The 337-page leaked report details the domestic life of one of the world’s most wanted men in his final days of life. It also bashes Pakistani authorities for failing to keep the al Qaeda leader out of the country, and for failing to prevent the U.S. raid by Navy SEALs that killed him in May 2011.
The report bears the names of a former top diplomat, a supreme court justice and former officers of the military and police. A senior government official who was closely associated with the commission that produced the report confirmed its authenticity to CNN. Citing a news piece by Al Jazeera, the first to report the story, the official said the documents being discussed in the news are part of a report that was submitted to the prime minister’s office.
The famous terrorist’s life was speckled with quirky measures designed to keep him under the radar, the report said.
Al Qaeda’s No. 1 spent lots of time doting on his some dozen children and grandchildren in the six years he spent in his walled compound in the city of Abbottabad, said terror expert Peter Bergen, commenting on the report.
They could not pass time watching TV or surfing online, because bin Laden had no Internet connection and no satellite television hook-up. He also didn’t have a phone line, all measures to avoid detection.
For the same reason, the children were not allowed to play with other kids in the neighborhood. They spent the bulk of their lives within the compound’s walls.
When bin Laden was not personally giving them religious instruction, he took them out into the yard. He would award them prizes if they grew particularly good vegetables in the garden.
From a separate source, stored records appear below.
File: config.mk
export PLATFORM = sky130hd
export DESIGN_NAME = ppt_edge_unit
export DESIGN_NICKNAME = d
export VERILOG_FILES = /design/src/hdl/ppt_pkg.sv /design/src/hdl/ppt_edge_unit.sv
export SDC_FILE = /design/constraint.sdc
export NUM_CORES = 2
export LEC_CHECK = 0
export ABC_AREA = 1
export BUFFER_PORTS_ARGS = -buffer_cell sky130_fd_sc_hd__buf_4
export CORE_MARGIN = 4
export CORE_UTILIZATION = 60
export DETAILED_ROUTE_END_ITERATION = 10
export GPL_ROUTABILITY_DRIVEN = 0
export PLACE_DENSITY = 0.88
export REMOVE_ABC_BUFFERS = 1
export SETUP_SLACK_MARGIN = 0.5
export SLEW_MARGIN = 30
export SYNTH_ARGS = -nofsm -noshare
export SYNTH_HDL_FRONTEND = slang
export SYNTH_SLANG_ARGS = --single-unit
File: constraint.sdc
create_clock -name clk -period 7.2 [get_ports clk]
set_clock_uncertainty 0.05 [all_clocks]
set_input_delay 0.72 -clock clk [delete_from_list [all_inputs] [get_ports clk]]
set_output_delay 0.72 -clock clk [all_outputs]
set_load 0.02 [all_outputs]
File: src/hdl/ppt_pkg.sv
// Shared types and constants for the point-in-polygon test block.
package ppt_pkg;

  // Request command codes
  localparam logic CMD_STORE = 1'b0;
  localparam logic CMD_QUERY = 1'b1;

  // Fixed field widths
  localparam int IDX_W = 6;
  localparam int CNT_W = 7;

  // Query sequencer states
  typedef enum logic [1:0] {
    ST_IDLE,
    ST_WALK,
    ST_DRAIN
  } ppt_state_t;

  // Control from the sequencer to the edge unit
  typedef struct packed {
    logic clear;     // new query: reset the inside flag
    logic rd_vld;    // vertex read data valid this cycle
    logic rd_first;  // this read opens the walk, no edge yet
  } ppt_edge_ctl_t;

endpackage

File: src/hdl/ppt_edge_unit.sv
// Pipelined edge evaluator: crossing test for one edge per cycle, even-odd flag.
module ppt_edge_unit import ppt_pkg::*; #(
  parameter int COORD_WIDTH = 16
) (
  input  logic                          clk,
  input  logic                          rst_n,
  input  ppt_edge_ctl_t                 ctl,
  input  logic signed [COORD_WIDTH-1:0] rd_x,
  input  logic signed [COORD_WIDTH-1:0] rd_y,
  input  logic signed [COORD_WIDTH-1:0] qx,
  input  logic signed [COORD_WIDTH-1:0] qy,
  output logic                          parity,
  output logic                          pipe_busy
);

  localparam int DW = COORD_WIDTH + 1;
  localparam int PW = 2 * DW;

  // Previous vertex: start point of the current edge
  logic signed [COORD_WIDTH-1:0] prev_x_r, prev_y_r;

  // Stage 1: differences
  logic                 s1_vld_r;
  logic                 s1_straddle_r;
  logic signed [DW-1:0] s1_a_r, s1_dy_r, s1_rx_r, s1_ry_r;

  // Stage 2: products
  logic                 s2_vld_r;
  logic                 s2_straddle_r;
  logic                 s2_dy_pos_r;
  logic signed [PW-1:0] s2_p1_r, s2_p2_r;

  logic                 inside_r;

  logic                 straddle_c;
  logic signed [DW-1:0] dy_c, a_c, rx_c, ry_c;
  logic                 right_c;

  // Edge from prev to current read vertex
  assign straddle_c = (prev_y_r > qy) != (rd_y > qy);
  assign dy_c = DW'(rd_y) - DW'(prev_y_r);
  assign a_c  = DW'(qx) - DW'(prev_x_r);
  assign rx_c = DW'(rd_x) - DW'(prev_x_r);
  assign ry_c = DW'(qy) - DW'(prev_y_r);

  // Exact crossing test, direction set by sign of dy
  assign right_c = s2_dy_pos_r ? (s2_p1_r < s2_p2_r) : (s2_p2_r < s2_p1_r);

  // Control flags
  always_ff @(posedge clk) begin
    if (!rst_n) begin
      s1_vld_r <= 1'b0;
      s2_vld_r <= 1'b0;
      inside_r <= 1'b0;
    end else begin
      s1_vld_r <= ctl.rd_vld & ~ctl.rd_first;
      s2_vld_r <= s1_vld_r;
      if (ctl.clear) begin
        inside_r <= 1'b0;
      end else if (s2_vld_r && s2_straddle_r && right_c) begin
        inside_r <= ~inside_r;
      end
    end
  end

  // Datapath registers
  always_ff @(posedge clk) begin
    if (ctl.rd_vld) begin
      prev_x_r <= rd_x;
      prev_y_r <= rd_y;
    end
    s1_straddle_r <= straddle_c;
    s1_a_r        <= a_c;
    s1_dy_r       <= dy_c;
    s1_rx_r       <= rx_c;
    s1_ry_r       <= ry_c;
    s2_straddle_r <= s1_straddle_r;
    s2_dy_pos_r   <= ~s1_dy_r[DW-1];
    s2_p1_r       <= s1_a_r * s1_dy_r;
    s2_p2_r       <= s1_rx_r * s1_ry_r;
  end

  assign parity    = inside_r;
  assign pipe_busy = s1_vld_r | s2_vld_r;

endmodule

==> results.md <==
- DR iter-0 viols: 2,143
- Design Area, Final: 0.0324 mm^2
- Status: finished, final reports clean
- Starting Density: 60.9%
- Synth cell types: 48
- Root Driver: clkbuf_16
- CTS Buffer Depth: 2
- Placed cell area: 0.0319 mm^2
- Crit-path cells: nand2_1, inv_1, fa_1, fa_1, fa_1, fa_1, fa_1, fa_1, ha_1, a21oi_1, o21ai_0, a221oi_1, nand3_1, xnor2_1
- Post-synth top area cell: fa_1
- Share of cells above drive strength 1: 5.18%
- Final Hold Slack: 283 ps
- Setup violations, final: 0
- Vias: 23.8k
- Synth top area share: 38.9%
- GRT Total Usage: 29.3%
- Clock buffer count from CTS: 17
- CP Max Fanout: 17
- Layout area overhead: 5.69%
- Worst min-delay path category: reg -> reg
- Setup tns final: 0 ps
- Post-synth EDFFs: 32
- RSZ-0062 raised after global routing: no
- Req. time, crit path: 7480 ps
- Tmin final: 6370 ps
- Max Cap Viol: 0
- Cell Rows: 82
- FF+latch count, synth: 174
- Synthesized instance count: 3,696
- Async set-reset flop share out of synthesis: 0%
- Postcts setup bufs: 0
- Synth top area cells: fa_1, inv_1, ha_1, nand2_1, dfxtp_1
- Post-Syn Area per Cell: 8.30 um^2
- Register area share after synthesis: 12.4%
- Layout Nets: 4,643
- Commonest register cell after synthesis: dfxtp_1
- Clk sink count: 174
- Global Route met2 Usage: 49.1%
- Die footprint: 0.0548 mm^2
- Critical Path AT: 6660 ps
- Final worst-path cycle share: 88.5%
- Placed cell count: 4,346
- Clock network latency to the later pin of the worst-skew pair: 470 ps
- Final std cells w/o fill: 4,379
- Least-Margin Pin Slew: 911 ps
- Crit path max-delay family: adder cells
- Remaining Overflow, GRT: 0
- Syn. warnings: 0
- Relative slew slack: 39.2%
- Crit end category: flop
- Final HPWL DP: 62,700 um
- Most frequent CP cell: fa_1
- Grt met3 use: 6.28%
- Met1 Use GR: 37.1%
- TritonCTS clock tree: done
- Largest net degree at the start of global routing: 34
- Final-report max-slew violation count: 0
- Final ANT Viol Nets: 0
- Synth cell count leaders: inv_1, nand2_1, fa_1, ha_1, dfxtp_1
- Synth Cell Area: 0.0307 mm^2
- H-tree levels: 4
- Fmax: 157 MHz
- CTS Hold Bufs: 0
- Routed len/inst: 17.4 um
- Gr busiest metal: met2
- Core Region: 0.0504 mm^2
- Critical path buffers and inverters: 1
- Initial antenna violation count: 6
- Post-CTS resize count: 0
- Port bufs: 70
- Die height: 234 um
- Crit Path Category: reg -> reg
- Vias in the first global route: 25.8k
- Startpoint types: flop
- First-pass GRT wire length: 126,000 um
- Max stage delay on crit path: 920 ps
- Initial DRT Pass Iterations: 9
- Clock Pin Slew Worst Setup and Hold Paths: 70 ps
- Count leader, synth: inv_1
- Slowest cell on the critical path: fa_1
- DRC: 0
- Die width: 234 um
- Avg Vias per Cell: 5.43
- Hold Violations, Final: 0
- Total Wirelength: 76,100 um
- # IOs: 71
==> area by class of cell <==
type | instances | area (um^2)
Fill cell | 3747 | 18000
Multi-Input combinational cell | 2294 | 22300
Inverter | 1094 | 4110
Antenna cell | 1 | 2.50
Timing Repair Buffer | 112 | 841
Clock buffer | 19 | 434
Tap cell | 672 | 841
Sequential cell | 174 | 3810
Clock inverter | 13 | 128
==> registers in the layout, summed over array words and instances, names as in the netlist, 16 cells and up <==
name,cells
prev_x_r,16
prev_y_r,16
s1_a_r,17
s1_dy_r,17
s1_rx_r,17
s1_ry_r,17
s2_p1_r,34
s2_p2_r,34
==> per-layer routing <==
layer  routed length (um)  part of all wire, %  up-vias
met4                 3980                  5.2       12
met2                36200                   48     1257
met5                   74                0.097        -
li1                     -                    -    10700
met1                28200                   37    11500
met3                 7630                   10      292
==> cells by family (layout without fill, tap and decap cells) <==
logic type	count (synthesis)	in the layout	share of synthesized area, %
and+or+nand+nor	1012	1012	13.0
adders and majority gates	881	881	50.5
other	0	1	0
buffers and inverters	1228	1238	15.0
DFF	174	174	12.4
AOI/OAI and AO/OA	277	277	5.49
xor gates and xnor gates	124	124	3.54
==> layout by cell type, fill, tap and decap left out, types with 45 or more instances in the layout <==
| cell | count |
|---|---|
| a21oi_1 | 125 |
| buf_4 | 112 |
| dfxtp_1 | 139 |
| xnor2_1 | 45 |
| nor2_1 | 101 |
| nand3_1 | 47 |
| fa_1 | 596 |
| ha_1 | 285 |
| inv_1 | 1094 |
| o21ai_0 | 54 |
| nand2_1 | 809 |
| xor2_1 | 79 |
==> worst paths after layout <==
path,startpoint,end,slack (ps),cells after the start
max,s1_dy_r[3],s2_p1_r[33],830,14
min,s1_straddle_r,s2_straddle_r,280,0
max reg2reg,s1_dy_r[3],s2_p1_r[33],830,14
min reg2reg,s1_straddle_r,s2_straddle_r,280,0
==> metrics by stage <==
stage	utilization (%)	setup slack (ps)
floorplan	-	1710
global route	64.4	508
global placement	63.2	1110
CTS	64.3	883
finish	64.4	828
detailed placement	63.2	939
==> worst reg2reg max path: cells and delay by family (launching register included) <==
kind / cells / cell delay [ps]
AOI/OAI and AO/OA: 3 / 870
xor gates and xnor gates: 1 / 150
and+or+nand+nor: 2 / 380
adders and majority gates: 7 / 3880
buffers and inverters: 1 / 130
DFF: 1 / 810
Power is not shown: default switching activity piles up to over one toggle a cycle in this logic, so the estimate is an artifact.
`config.mk`:
```
export PLATFORM = sky130hd
export DESIGN_NAME = preemptive_priority_scheduler
export DESIGN_NICKNAME = d
export VERILOG_FILES = /design/src/rtl/pps_pkg.sv /design/src/rtl/pps_cell.sv /design/src/rtl/preemptive_priority_scheduler.sv
export SDC_FILE = /design/constraint.sdc
export NUM_CORES = 2
export LEC_CHECK = 0
export BUFFER_PORTS_ARGS = -buffer_cell sky130_fd_sc_hd__buf_2
export CAP_MARGIN = 20
export CORE_UTILIZATION = 45
export CTS_BUF_LIST = sky130_fd_sc_hd__clkbuf_8
export CTS_CLUSTER_SIZE = 30
export DETAILED_ROUTE_END_ITERATION = 8
export SLEW_MARGIN = 30
export SYNTH_ARGS = -nofsm -noshare
export SYNTH_HDL_FRONTEND = slang
export SYNTH_SLANG_ARGS = --single-unit
```
`constraint.sdc`:
```
create_clock -name clk -period 13.7 [get_ports clk]
set_clock_uncertainty 0.05 [all_clocks]
set_input_delay 1.37 -clock clk [delete_from_list [all_inputs] [get_ports clk]]
set_output_delay 1.37 -clock clk [all_outputs]
set_load 0.03 [all_outputs]
```
File: src/rtl/srlb_pkg.sv
// Package for the source rate limiter with blocklist.
// Holds register defaults, register indexes, verdict codes and the
// controller/datapath command and status types. No dependencies.
package srlb_pkg;

  localparam int unsigned BLOCK_ENTRIES_DEF = 64;
  localparam int unsigned RATE_ENTRIES_DEF  = 64;

  localparam int unsigned CFG_IDX_W  = 3;
  localparam int unsigned CFG_DATA_W = 16;

  // register indexes on the configuration port
  localparam logic [CFG_IDX_W-1:0] REG_BLOCK_NEW    = 3'd0;
  localparam logic [CFG_IDX_W-1:0] REG_BLOCK_REPEAT = 3'd1;
  localparam logic [CFG_IDX_W-1:0] REG_FAST_MS      = 3'd2;
  localparam logic [CFG_IDX_W-1:0] REG_CALM_MS      = 3'd3;
  localparam logic [CFG_IDX_W-1:0] REG_MAX_VIOL     = 3'd4;
  localparam logic [CFG_IDX_W-1:0] REG_IDLE_SEC     = 3'd5;

  // register reset values
  localparam logic [15:0] BLOCK_NEW_RST    = 16'd180;
  localparam logic [15:0] BLOCK_REPEAT_RST = 16'd60;
  localparam logic [15:0] FAST_MS_RST      = 16'd50;
  localparam logic [15:0] CALM_MS_RST      = 16'd300;
  localparam logic [2:0]  MAX_VIOL_RST     = 3'd4;
  localparam logic [15:0] IDLE_SEC_RST     = 16'd10;

  // verdict codes
  localparam logic [2:0] VERDICT_LISTED  = 3'd0;
  localparam logic [2:0] VERDICT_BAD_SIG = 3'd1;
  localparam logic [2:0] VERDICT_FAST    = 3'd2;
  localparam logic [2:0] VERDICT_PASS    = 3'd3;
  localparam logic [2:0] VERDICT_BAD_CMD = 3'd4;

  typedef struct packed {
    logic [31:0] addr;
    logic [31:0] unblock_sec;
  } block_entry_t;

  typedef struct packed {
    logic [31:0] seen_sec;
    logic [31:0] last_ms;
    logic [2:0]  count;
  } rate_entry_t;

  typedef struct packed {
    logic load;
    logic bscan;
    logic rscan;
    logic calc;
    logic commit;
  } ctrl_cmd_t;

  typedef struct packed {
    logic bdone;
    logic rdone;
    logic out_free;
  } ctrl_status_t;

endpackage

File: src/rtl/srlb_ctrl.sv
// Controller state machine for the source rate limiter with blocklist.
// Sequences accept, block scan, rate scan, evaluate and commit.
// Depends on srlb_pkg.
module srlb_ctrl (
  input  logic                  clk_i,
  input  logic                  rst_ni,
  input  logic                  in_valid_i,
  output logic                  in_stall_o,
  input  srlb_pkg::ctrl_status_t st_i,
  output srlb_pkg::ctrl_cmd_t    cmd_o
);

  typedef enum logic [4:0] {
    S_IDLE   = 5'b00001,
    S_BSCAN  = 5'b00010,
    S_RSCAN  = 5'b00100,
    S_CALC   = 5'b01000,
    S_COMMIT = 5'b10000
  } state_e;

  state_e state_q, state_d;

  always_comb begin
    state_d = state_q;
    cmd_o   = '0;
    case (state_q)
      S_IDLE: begin
        if (in_valid_i) begin
          cmd_o.load = 1'b1;
          state_d    = S_BSCAN;
        end
      end
      S_BSCAN: begin
        cmd_o.bscan = 1'b1;
        if (st_i.bdone) state_d = S_RSCAN;
      end
      S_RSCAN: begin
        cmd_o.rscan = 1'b1;
        if (st_i.rdone) state_d = S_CALC;
      end
      S_CALC: begin
        cmd_o.calc = 1'b1;
        state_d    = S_COMMIT;
      end
      S_COMMIT: begin
        // hold until the output register can take the result
        if (st_i.out_free) begin
          cmd_o.commit = 1'b1;
          state_d      = S_IDLE;
        end
      end
      default: state_d = S_IDLE;
    endcase
  end

  assign in_stall_o = (state_q != S_IDLE);

  always_ff @(posedge clk_i or negedge rst_ni) begin
    if (!rst_ni) begin
      state_q <= S_IDLE;
    end else begin
      state_q <= state_d;
    end
  end

endmodule

File: config.mk
export PLATFORM = sky130hd
export DESIGN_NAME = srlb_ctrl
export DESIGN_NICKNAME = d
export VERILOG_FILES = /design/src/rtl/srlb_pkg.sv /design/src/rtl/srlb_ctrl.sv
export SDC_FILE = /design/constraint.sdc
export NUM_CORES = 1
export LEC_CHECK = 0
export BUFFER_PORTS_ARGS = -buffer_cell sky130_fd_sc_hd__buf_2
export CORE_AREA = 2 2 39 41
export CTS_CLUSTER_DIAMETER = 100
export DETAILED_ROUTE_END_ITERATION = 10
export DIE_AREA = 0 0 41 43
export PLACE_DENSITY = 0.46
export RECOVER_POWER = 100
export REMOVE_ABC_BUFFERS = 1
export SETUP_SLACK_MARGIN = 0.1
export SLEW_MARGIN = 30
export SYNTH_ARGS = -nofsm -noshare
export SYNTH_HDL_FRONTEND = slang
export SYNTH_SLANG_ARGS = --single-unit
File: constraint.sdc
create_clock -name clk_i -period 1.2 [get_ports clk_i]
set_input_delay 0.06 -clock clk_i [delete_from_list [all_inputs] [get_ports clk_i]]
set_output_delay 0.06 -clock clk_i [all_outputs]
set_load 0.05 [all_outputs]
Bin Laden fled to Pakistan a month after the September 11, 2001, terrorist attacks on the United States, moving from the south to the north and then hopping from town to town before landing in Abbottabad in 2005.
While he was on the run, one of his wives gave birth four times and had to be taken to local hospitals, but it was obvious that she was not from the region. She spoke Arabic instead of Urdu, Pakistan’s official language.
Bin Laden’s family feared this might raise suspicions. So, they told doctors she was deaf and mute.
While on the run in the restive tribal region of the Swat Valley, bin Laden shaved off his recognizable beard, according to the report. Men helping him told others not to ask any questions about the tall stranger, who spoke Arabic.